Век Интернета уплотнил мир, сблизил расстояния, стихи одессита песенно зазвучали благодаря питерцу. Вскоре получил от Негатурова ещё один добрый отзыв о моём рассказе. Тот рассказ писался трудно. Приходилось заставлять себя, благо упрямства не занимать. Героиня рассказа – женщина с непростым путём к Богу. Вадим написал: «Здорово получилось… До слёз тронуло, тема, в некотором смысле, лично оказалась близкой…» Его слова удивили, казалось бы, я говорил о женской судьбе. Захотелось спросить: «В чём созвучие с моим персонажем?» Но посчитал нетактичным задавать подобный слишком личный вопрос. Это случилось в самом начале апреля, в Великий пост.

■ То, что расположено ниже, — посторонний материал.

**src/rtl/pipe_mux.sv**
```systemverilog
// pipe_mux: registered N-to-1 word selector with a two-entry skid buffer.
// The main register drives the outputs directly; the skid register catches
// a word accepted while downstream stalls, so in_ready can be a pure
// function of state and never depends combinationally on out_ready.
module pipe_mux #(
  parameter int WIDTH  = 32,
  parameter int NUM_IN = 4,
  parameter int SEL_W  = 2
) (
  input  logic                    clk,
  input  logic                    reset,
  input  logic [NUM_IN*WIDTH-1:0] in_data,
  input  logic [SEL_W-1:0]        sel,
  input  logic                    in_valid,
  output logic                    in_ready,
  output logic [WIDTH-1:0]        out_data,
  output logic                    out_sel_err,
  output logic                    out_valid,
  input  logic                    out_ready
);

  typedef enum logic [1:0] {
    EMPTY = 2'd0,
    ONE   = 2'd1,
    TWO   = 2'd2
  } state_t;

  state_t state_reg;
  state_t state_next;

  logic [WIDTH-1:0] main_data_reg;
  logic             main_err_reg;
  logic [WIDTH-1:0] skid_data_reg;
  logic             skid_err_reg;

  logic [WIDTH-1:0] chan [NUM_IN];
  logic [WIDTH-1:0] sel_word;
  logic             sel_err;

  logic accept;
  logic xfer;
  logic load_main;
  logic load_skid;
  logic skid_to_main;

  // Split the flat input bus into one word per channel.
  genvar gi;
  generate
    for (gi = 0; gi < NUM_IN; gi++) begin : g_chan
      assign chan[gi] = in_data[gi*WIDTH +: WIDTH];
    end
  endgenerate

  // Select the addressed channel; an out-of-range select yields zero plus an error flag.
  always_comb begin
    sel_word = '0;
    sel_err  = 1'b1;
    for (int k = 0; k < NUM_IN; k++) begin
      if (sel == SEL_W'(k)) begin
        sel_word = chan[k];
        sel_err  = 1'b0;
      end
    end
  end

  // Handshake flags are decoded purely from state.
  assign out_valid   = (state_reg != EMPTY);
  assign in_ready    = (state_reg != TWO);
  assign out_data    = main_data_reg;
  assign out_sel_err = main_err_reg;

  assign accept = in_valid && in_ready;
  assign xfer   = out_valid && out_ready;

  // State register.
  always_ff @(posedge clk) begin
    if (reset) begin
      state_reg <= EMPTY;
    end else begin
      state_reg <= state_next;
    end
  end

  // Next-state and datapath steering decisions.
  always_comb begin
    state_next   = state_reg;
    load_main    = 1'b0;
    load_skid    = 1'b0;
    skid_to_main = 1'b0;
    case (state_reg)
      EMPTY: begin
        if (accept) begin
          load_main  = 1'b1;
          state_next = ONE;
        end
      end
      ONE: begin
        if (accept && xfer) begin
          load_main = 1'b1;
        end else if (accept) begin
          load_skid  = 1'b1;
          state_next = TWO;
        end else if (xfer) begin
          state_next = EMPTY;
        end
      end
      TWO: begin
        if (xfer) begin
          skid_to_main = 1'b1;
          state_next   = ONE;
        end
      end
      default: begin
        state_next = EMPTY;
      end
    endcase
  end

  // Main and skid storage; registers keep their last value when not loaded.
  always_ff @(posedge clk) begin
    if (reset) begin
      main_data_reg <= '0;
      main_err_reg  <= 1'b0;
      skid_data_reg <= '0;
      skid_err_reg  <= 1'b0;
    end else begin
      if (load_main) begin
        main_data_reg <= sel_word;
        main_err_reg  <= sel_err;
      end else if (skid_to_main) begin
        main_data_reg <= skid_data_reg;
        main_err_reg  <= skid_err_reg;
      end
      if (load_skid) begin
        skid_data_reg <= sel_word;
        skid_err_reg  <= sel_err;
      end
    end
  end

endmodule

```
**config.mk**
```make
export PLATFORM = sky130hd
export DESIGN_NAME = pipe_mux
export DESIGN_NICKNAME = d
export VERILOG_FILES = /design/src/rtl/pipe_mux.sv
export SDC_FILE = /design/constraint.sdc
export NUM_CORES = 1
export LEC_CHECK = 0
export ABC_CLOCK_PERIOD_IN_PS = 1470
export BUFFER_PORTS_ARGS = -buffer_cell sky130_fd_sc_hd__buf_4
export CORE_MARGIN = 2
export CORE_UTILIZATION = 43
export DETAILED_ROUTE_END_ITERATION = 6
export GPL_TIMING_DRIVEN = 0
export PLACE_DENSITY = 0.87
export SLEW_MARGIN = 25
export SYNTH_ARGS = -nofsm -noshare
export SYNTH_HDL_FRONTEND = slang
export SYNTH_SLANG_ARGS = --single-unit
```
**constraint.sdc**
```tcl
create_clock -name clk -period 1.47 [get_ports clk]
set_input_delay 0.294 -clock clk [delete_from_list [all_inputs] [get_ports clk]]
set_output_delay 0.294 -clock clk [all_outputs]
set_load 0.02 [all_outputs]
```
# Word level (Yosys, flattened, before mapping)
# Cells that the tools add are included.
[totals]
latch_bits = 0
regBits = 68
input_bits = 134
romBits = 0
memories = 0
out_inout_bits = 35
ramBits = 0
[op_classes]
n_eq_ne = 10
magnitude_cmp = 0
n_mul = 0
shift = 0
n_reduce_logical = 8
bitwise = 0
addsub = 0
n_div = 0
muxes = 25
[op_table]
columns = ["operator", "count"]
rows = [
  ["$mux W32", 6],
  ["$mux W1", 12],
  ["$mux W2", 5],
  ["$ne A2 B2 Y1 const B", 4],
  ["$eq A2 B2 Y1 const B", 3],
  ["$pmux W2 S3", 1],
  ["$eq A2 B1 Y1 const B", 2],
  ["$logic_not A2 Y1", 2],
  ["$reduce_and A4 Y1", 1],
  ["$reduce_bool A2 Y1", 2],
  ["$logic_and A1 B1 Y1", 3],
  ["$ne A3 B3 Y1 const B", 1],
  ["$pmux W1 S2", 1],
]

# Depth between registers and ports, before layout
[depth]
ltp_word = 6
depth_mapped = 6

# Worst setup path before layout
# No wires, ideal clock.
[synth_path]
path_kind = "input-to-reg"
start = "input sel[0]"
end = "register main_data_reg[14] (netlist: out_data[14])"
path_stages = 5
path_buffers = 2
path_slack_ps = 37
t_arrival_ps = 1296
required_ps = 1332
cell_sequence = "buf_6 > buf_6 > mux4_1 > nor3_1 > a211oi_1"
[synth_via]
elab_chain_cells = 6
word_cells_on_any_way = 9
cone_classes = "eq/ne: 3; mux: 5; reduce/logical: 1"
[synth_rtl]
columns = ["item", "line", "rtl"]
rows = [
  ["from (decl)", "13", "input logic [SEL_W-1:0] sel,"],
  ["$logic_not A2 Y1", "59", "if (sel == SEL_W'(k)) begin"],
  ["$mux W32 (3 in series)", "59", ""],
  ["$mux W32 *", "59", ""],
  ["$mux W32 *", "127", "if (load_main) begin"],
  ["to (signal assigned)", "128", "main_data_reg <= sel_word;"],
  ["to (signal assigned)", "131", "main_data_reg <= skid_data_reg;"],
  ["to (decl)", "31", "logic [WIDTH-1:0] main_data_reg;"],
]
# Every way passes the cells marked *; elsewhere a longest branch is shown, timed or not.
# A chain may end at the register's enable or synchronous reset.

# Worst setup path in the final report
[layout_path]
start = "register state_reg[1]"
end = "register main_data_reg[4] (netlist: out_data[4])"
[layout_via]
elab_chain_cells = 6
word_cells_on_any_way = 15
cone_classes = "eq/ne: 3; mux: 6; reduce/logical: 6"
[layout_rtl]
columns = ["item", "line", "rtl"]
rows = [
  ["from (decl)", "28", "state_t state_reg;"],
  ["from (signal assigned)", "80", "state_reg <= state_next;"],
  ["$ne A2 B2 Y1 or $reduce_bool A2 Y1 (tied branches)", "68, 67", ""],
  ["$logic_and A1 B1 Y1 (on tied branches)", "72, 73", ""],
  ["$logic_and A1 B1 Y1", "98", "if (accept && xfer) begin"],
  ["$mux W1", "98", ""],
  ["$pmux W1 S2", "90", "case (state_reg)"],
  ["$mux W32 or $reduce_bool A2 Y1 (tied branches)", "-", ""],
]
# Parallel ways exist; a longest one is shown, timed or not.

==> results.py <==
metrics = {
    "final_layout": {
        "final_util_pct": 63.62,
        "n_antenna_cell": 0,
        "drive_gt1_share_pct": 44.58,
        "multi_input_area_sq_um": 2247,
        "seq_area_sq_um": 1369,
        "fill_cells": 654,
        "stdcell_count": 671,
        "nets": 692,
        "syn_to_final_growth_pct": 44.82,
    },
    "die": {
        "fp.dieW_um": 97.93,
        "dieArea_sq_um": 9589,
        "num_io_pins": 169,
        "rows": 34,
        "fp.coreArea_sq_um": 8636,
        "initial_core_util_pct": 43.93,
        "die_y_um": 97.93,
    },
    "detailed_routing": {
        "avgViaCountPerCell": 5.984,
        "wl_um": 12750,
        "drc": 0,
        "drt_iter0_markers": 303,
        "firstDrtPassIters": 5,
        "vias": 4015,
        "avgRoutedWirePerCell_um": 19.00,
        "antenna_left": 0,
    },
    "synth": {
        "synth_commonest_cells": "68 x dfxtp_1, 67 x nand2_1, 33 x a211oi_1, 33 x a21oi_1",
        "synth.most_common_cell": "dfxtp_1",
        "synth_top_area_share_pct": 35.88,
        "ys_warn_count": 0,
        "async_flop_share_pct": 0,
        "syn_nets": 515,
        "syn_area_per_cell_sq_um": 9.957,
        "synth_ff_type": "dfxtp_1",
        "synth_area_leader_cell": "dfxtp_1",
        "syn_area_sq_um": 3794,
        "synth.distinct_cells": 30,
        "synth_area_leaders": "dfxtp_1 36%, mux4_1 15%, nand2_1 6.6%, a211oi_1 6.5%, mux4_2 6.5%",
        "yosysSeqAreaShare_pct": 35.88,
        "syn_inst": 381,
        "synth-edff-count": 0,
        "ys_seq_elements": 68,
    },
    "cts": {
        "cts.sinks": 68,
        "clk_pin_slew_ps": 80,
        "cts_root_buffer": "clkbuf_8",
        "insertion_delay_ps": 350,
        "cts_tree": "done",
        "clock_path_buffers": 2,
        "htree_levels": 3,
        "cts_made_buffers": 9,
    },
    "pwr": {
        "leakagePower_nw": 2.350,
        "power_density_nw_per_um2": 898.3,
        "power.total_w": 0.004936,
        "peakVddDrop_mv": 0.4722,
    },
    "place": {
        "placed_cells_incl_taps": 654,
        "place.port_buffers": 165,
        "pre_cts_ws_ps": -145.3,
        "hpwl_um": 9731,
        "gp_congestion": 0.8578,
    },
    "setup_path": {
        "arrival_ps": 1670,
        "slowest_delay_ps": 410,
        "path_class": "flip-flop to flip-flop",
        "cp-start-kind": "flip-flop",
        "critPathRequiredTime_ps": 1680,
        "end_kind": "flip-flop",
        "cp_max_fo": 10,
        "crit_family": "flip-flops",
        "crit_slowest_cell": "dfxtp_4",
        "worst-path-buf-inv": 1,
        "worstPathCellList": "mux2_4 -> buf_2 -> a211oi_1 -> a311oi_1",
    },
    "sta": {
        "slew_violations": 0,
        "tightest_slew_ps": 577.5,
        "relSlewSlack_pct": 61.50,
        "min_period_over_period_pct": 99.51,
        "finClkSkew_ps": 8.576,
        "rsz0062_at_grt": "yes",
        "timing.final.ws_setup_ps": 7.150,
        "fmax_mhz": 683.6,
        "min_period_ps": 1463,
        "setup_viol": 0,
        "hold_viol_final": 0,
    },
    "grt": {
        "grt_pass1_vias": 3982,
        "grt_overflow": 0,
        "antenna_found_initial": 0,
        "grt.total_usage_pct": 25.71,
        "grt_max_degree": 12,
        "grt_first_pass_wirelength_um": 19620,
    },
    "status": {
        "status": "completed",
    },
    "worst_hold_path": {
        "hold_class": "primary input to flip-flop",
    },
    "flow_run": {
        "maxCapViolations": 0,
    },
}
cell type report:
| cell class | count | share of cell area, % |
|---|---|---|
| multi-input cells | 267 | 40.90 |
| flip-flops and latches | 68 | 24.91 |
| repair buffers | 167 | 22.89 |
| plain buffers | 44 | 5.079 |
| clock buffers | 12 | 2.824 |
| well taps | 108 | 2.460 |
| clock inverters | 4 | 0.8654 |
| inverters | 1 | 0.06832 |
worst paths after layout:
path	start	end	slack, ps	cells after the start
hold / removal	in_valid	state_reg[0]$_SDFFE_PP0P_	330	4
hold reg to reg	skid_data_reg[9]$_SDFFE_PP0P_	skid_data_reg[9]$_SDFFE_PP0P_	460	2
setup / recovery	state_reg[1]$_SDFFE_PP0P_	out_data[4]$_SDFFE_PP0P_	7	4
setup reg to reg	state_reg[1]$_SDFFE_PP0P_	out_data[4]$_SDFFE_PP0P_	7	4
cell usage in the layout (no fill, tap or decap), types with 2 or more instances in the layout:
cell type	count
a211oi_1	22
a211oi_2	11
a21o_1	2
a21oi_1	33
a311oi_1	16
a311oi_2	4
buf_2	12
buf_4	167
buf_6	8
clkbuf_1	9
clkbuf_2	7
clkbuf_4	9
clkbuf_8	11
clkinv_2	2
dfxtp_1	66
dfxtp_4	2
mux2i_1	13
mux4_1	21
mux4_2	11
nand2_1	67
nand2b_1	3
nand3_1	20
nor3_1	12
o21ai_0	21
tightest hold or removal path: cells and delay by family:
kind	cells	cell delay [ps]
AO/OA/AOI/OAI	2	150
buffers and inverters	1	140
AND/OR/NAND/NOR	1	60
timing repair:
action	4_1_cts	5_1_grt
setup endpoints to repair	31	33
gates resized for setup	19	22
hold buffers	0	0
buffers inserted	0	2
metrics by stage:
step	setup TNS [ps]	cell area, sq um	hold slack [ps]
2_1_floorplan	0	3794	432.9
3_3_place_gp	-2004	5167	438.2
3_5_place_dp	-4276	5167	443.9
4_1_cts	0	5420	340.7
5_1_grt	-183.9	5494	345.7
6_report	0	5494	333.5
report_power, final:
group	switching [W]	leakage [nW]	internal (W)	total, W
clock	0.000724	0.102	0.000871	0.00160
sequential	0.0000791	0.558	0.00196	0.00204
combinational	0.000626	1.69	0.000677	0.00130
cells by family after synthesis:
| kind of cell | Yosys count | share of synthesized area [%] |
|---|---|---|
| simple gates | 112 | 13.46 |
| compound gates | 109 | 18.83 |
| flops | 68 | 35.88 |
| mux | 46 | 24.90 |
| buf+inv | 46 | 6.926 |
metal layers:
metal / track usage, % / up-vias / share of wire, %
met5: 0 / - / 0
met1: 30.42 / 1938 / 38
met4: 9.509 / 0 / 2.8
li1: - / 1817 / -
met3: 5.727 / 28 / 8.2
met2: 45.63 / 232 / 51
(Power assumes the default switching activity.)
### src/rtl/lpm_entry_match.sv
// lpm_entry_match: combinational compare of one route entry against a key.
//   entry     in  route entry under test
//   key       in  destination address being looked up
//   best_mask in  mask of the best entry found so far
//   best_hit  in  an earlier entry already matched
//   match     out entry is valid and its prefix covers the key
//   better    out entry's prefix would beat the current best (ignores match)
module lpm_entry_match
  import lpm_pkg::*;
(
  input  lpm_entry_t  entry,
  input  logic [31:0] key,
  input  logic [31:0] best_mask,
  input  logic        best_hit,
  output logic        match,
  output logic        better
);

  // nh/oq travel with the entry but play no part in the comparison.
  logic unused_payload;
  assign unused_payload = ^{entry.nh, entry.oq};

  assign match = entry.valid && ((key & entry.mask) == (entry.ip & entry.mask));

  // Masks are contiguous, so a larger unsigned mask is a longer prefix.
  // Strict compare keeps the earlier (lower) index on equal prefixes.
  assign better = !best_hit || (entry.mask > best_mask);

endmodule
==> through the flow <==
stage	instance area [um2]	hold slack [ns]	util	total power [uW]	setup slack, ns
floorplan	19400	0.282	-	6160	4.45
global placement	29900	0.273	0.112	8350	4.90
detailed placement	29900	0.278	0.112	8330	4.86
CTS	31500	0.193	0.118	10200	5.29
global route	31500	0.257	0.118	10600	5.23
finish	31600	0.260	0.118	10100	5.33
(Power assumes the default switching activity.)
<file path="src/rtl/cache_arbiter_pkg.sv">
// cache_arbiter_pkg: shared types and default widths for the cache arbiter
package cache_arbiter_pkg;
  typedef enum logic [1:0] {IDLE, SERVE_I, SERVE_D} arb_state_t;
  typedef enum logic {ICACHE, DCACHE} requester_t;
  localparam int ADDR_W_DEF = 32;
  localparam int LINE_W_DEF = 256;
endpackage

</file>
<file path="src/rtl/arbiter_rr_pick.sv">
// arbiter_rr_pick: two-way round-robin pick, favouring the cache not granted last
module arbiter_rr_pick
  import cache_arbiter_pkg::*;
(
  input  logic       i_req,
  input  logic       d_req,
  input  requester_t last_grant,
  output logic       grant_valid,
  output requester_t grant
);
  always_comb begin
    grant_valid = i_req | d_req;
    grant = (i_req && d_req) ? (last_grant == ICACHE ? DCACHE : ICACHE)
          : (i_req ? ICACHE : DCACHE);
  end
endmodule

</file>
<file path="src/rtl/cache_arbiter.sv">
// cache_arbiter: serialises I-cache and D-cache line transactions onto one memory port
module cache_arbiter
  import cache_arbiter_pkg::*;
#(
  parameter int ADDR_W = ADDR_W_DEF,
  parameter int LINE_W = LINE_W_DEF
) (
  input  logic              clk,
  input  logic              rst,
  input  logic              i_read,
  input  logic [ADDR_W-1:0] i_address,
  output logic [LINE_W-1:0] i_rdata,
  output logic              i_resp,
  input  logic              d_read,
  input  logic              d_write,
  input  logic [ADDR_W-1:0] d_address,
  input  logic [LINE_W-1:0] d_wdata,
  output logic [LINE_W-1:0] d_rdata,
  output logic              d_resp,
  output logic              pmem_read,
  output logic              pmem_write,
  output logic [ADDR_W-1:0] pmem_address,
  output logic [LINE_W-1:0] pmem_wdata,
  input  logic [LINE_W-1:0] pmem_rdata,
  input  logic              pmem_resp
);
  arb_state_t state, state_n;
  requester_t last_grant, grant;
  logic       grant_valid, req_write, take;

  arbiter_rr_pick u_pick (
    .i_req      (i_read),
    .d_req      (d_read | d_write),
    .last_grant (last_grant),
    .grant_valid(grant_valid),
    .grant      (grant)
  );

  always_comb begin
    take = state == IDLE && grant_valid;
    state_n = state == IDLE ? (grant_valid ? (grant == ICACHE ? SERVE_I : SERVE_D) : IDLE)
            : (pmem_resp ? IDLE : state);
  end

  // a D request with both read and write high is serviced as a write
  always_ff @(posedge clk) begin
    if (rst) begin
      state        <= IDLE;
      last_grant   <= DCACHE;
      req_write    <= 1'b0;
      pmem_address <= '0;
      pmem_wdata   <= '0;
    end else begin
      state <= state_n;
      if (take) begin
        last_grant   <= grant;
        req_write    <= grant == DCACHE && d_write;
        pmem_address <= grant == ICACHE ? i_address : d_address;
        if (grant == DCACHE && d_write) pmem_wdata <= d_wdata;
      end
    end
  end

  assign pmem_read  = state == SERVE_I || (state == SERVE_D && !req_write);
  assign pmem_write = state == SERVE_D && req_write;
  assign i_resp     = state == SERVE_I && pmem_resp;
  assign d_resp     = state == SERVE_D && pmem_resp;
  assign i_rdata    = pmem_rdata;
  assign d_rdata    = pmem_rdata;

  a_no_idle_resp: assert property (@(posedge clk) disable iff (rst) !(state == IDLE && pmem_resp));
  a_no_rd_and_wr: assert property (@(posedge clk) disable iff (rst) !(d_read && d_write));
endmodule
</file>
$ cat src/rtl/mmio_uart_tx.sv
// Store-mapped 8N1 UART transmitter: stores to TX_ADDR queue a byte, the FSM shifts it out LSB first.
// Byte pops one cycle after capture into an idle unit; a full FIFO drops the store and sets sticky overflow.

module fifo #(
    parameter int W     = 8,
    parameter int DEPTH = 4
) (
    input  logic                     clk,
    input  logic                     reset,
    input  logic                     in_vld,
    output logic                     in_rdy,
    input  logic [W-1:0]             in_dat,
    output logic                     out_vld,
    input  logic                     out_rdy,
    output logic [W-1:0]             out_dat,
    output logic [$clog2(DEPTH):0]   count
);
    localparam int AW = $clog2(DEPTH);
    localparam int CW = AW + 1;

    logic [W-1:0]  mem [DEPTH];
    logic [AW-1:0] wr_ptr;
    logic [AW-1:0] rd_ptr;
    logic          push;
    logic          pop;

    assign out_vld = (count != '0);
    assign out_dat = mem[rd_ptr];
    assign pop     = out_vld && out_rdy;
    // A pop in the same cycle frees the slot, so a full FIFO still accepts.
    assign in_rdy  = (count != CW'(DEPTH)) || pop;
    assign push    = in_vld && in_rdy;

    always_ff @(posedge clk) begin
        if (push) begin
            mem[wr_ptr] <= in_dat;
        end
    end

    always_ff @(posedge clk) begin
        if (!reset) begin
            wr_ptr <= '0;
            rd_ptr <= '0;
            count  <= '0;
        end else begin
            if (push) begin
                wr_ptr <= wr_ptr + AW'(1);
            end
            if (pop) begin
                rd_ptr <= rd_ptr + AW'(1);
            end
            case ({push, pop})
                2'b10:   count <= count + CW'(1);
                2'b01:   count <= count - CW'(1);
                default: count <= count;
            endcase
        end
    end
endmodule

Двадцать девятое апреля выдалось для меня суматошным и утомительным. Вернулся домой поздно, в последней степени усталости, решил посмотреть в Интернете почту и лечь спать пораньше. На своей страничке в «Омилии» обнаружил письмо Негатурова, в коем была ссылка на запись «Марш Куликова поля». И тоже деталь: Вадим не просто дал ссылку, он прочитал ещё один мой рассказ и написал греющие душу автора слова: «А Вы, Сергей, замечательный рассказчик! Детали не «передержаны», но в то же время хорошо учтены! Про ныряние в прорубь – ваще класс!!!)))» Тронуло дружеское «ваще». Я ответил, что послушаю запись марша обязательно. Отложил поначалу на утро, сил никаких не было. Всё же не удержался, отсутствием любопытства не страдаю, включил запись – раз, другой, третий. Марш тревожил, брал за сердце энергией слова, пламенной актуальностью, ёмким призывом «Русичи, вперёд!». Спать расхотелось. Написал Вадиму, что марш – это ещё один воин Куликова поля, воин, который стоит роты, полка. Он ответил: «Спасибо на добром слове». И сообщил: «1–9 мая ждём очень серьёзных и тяжёлых событий…»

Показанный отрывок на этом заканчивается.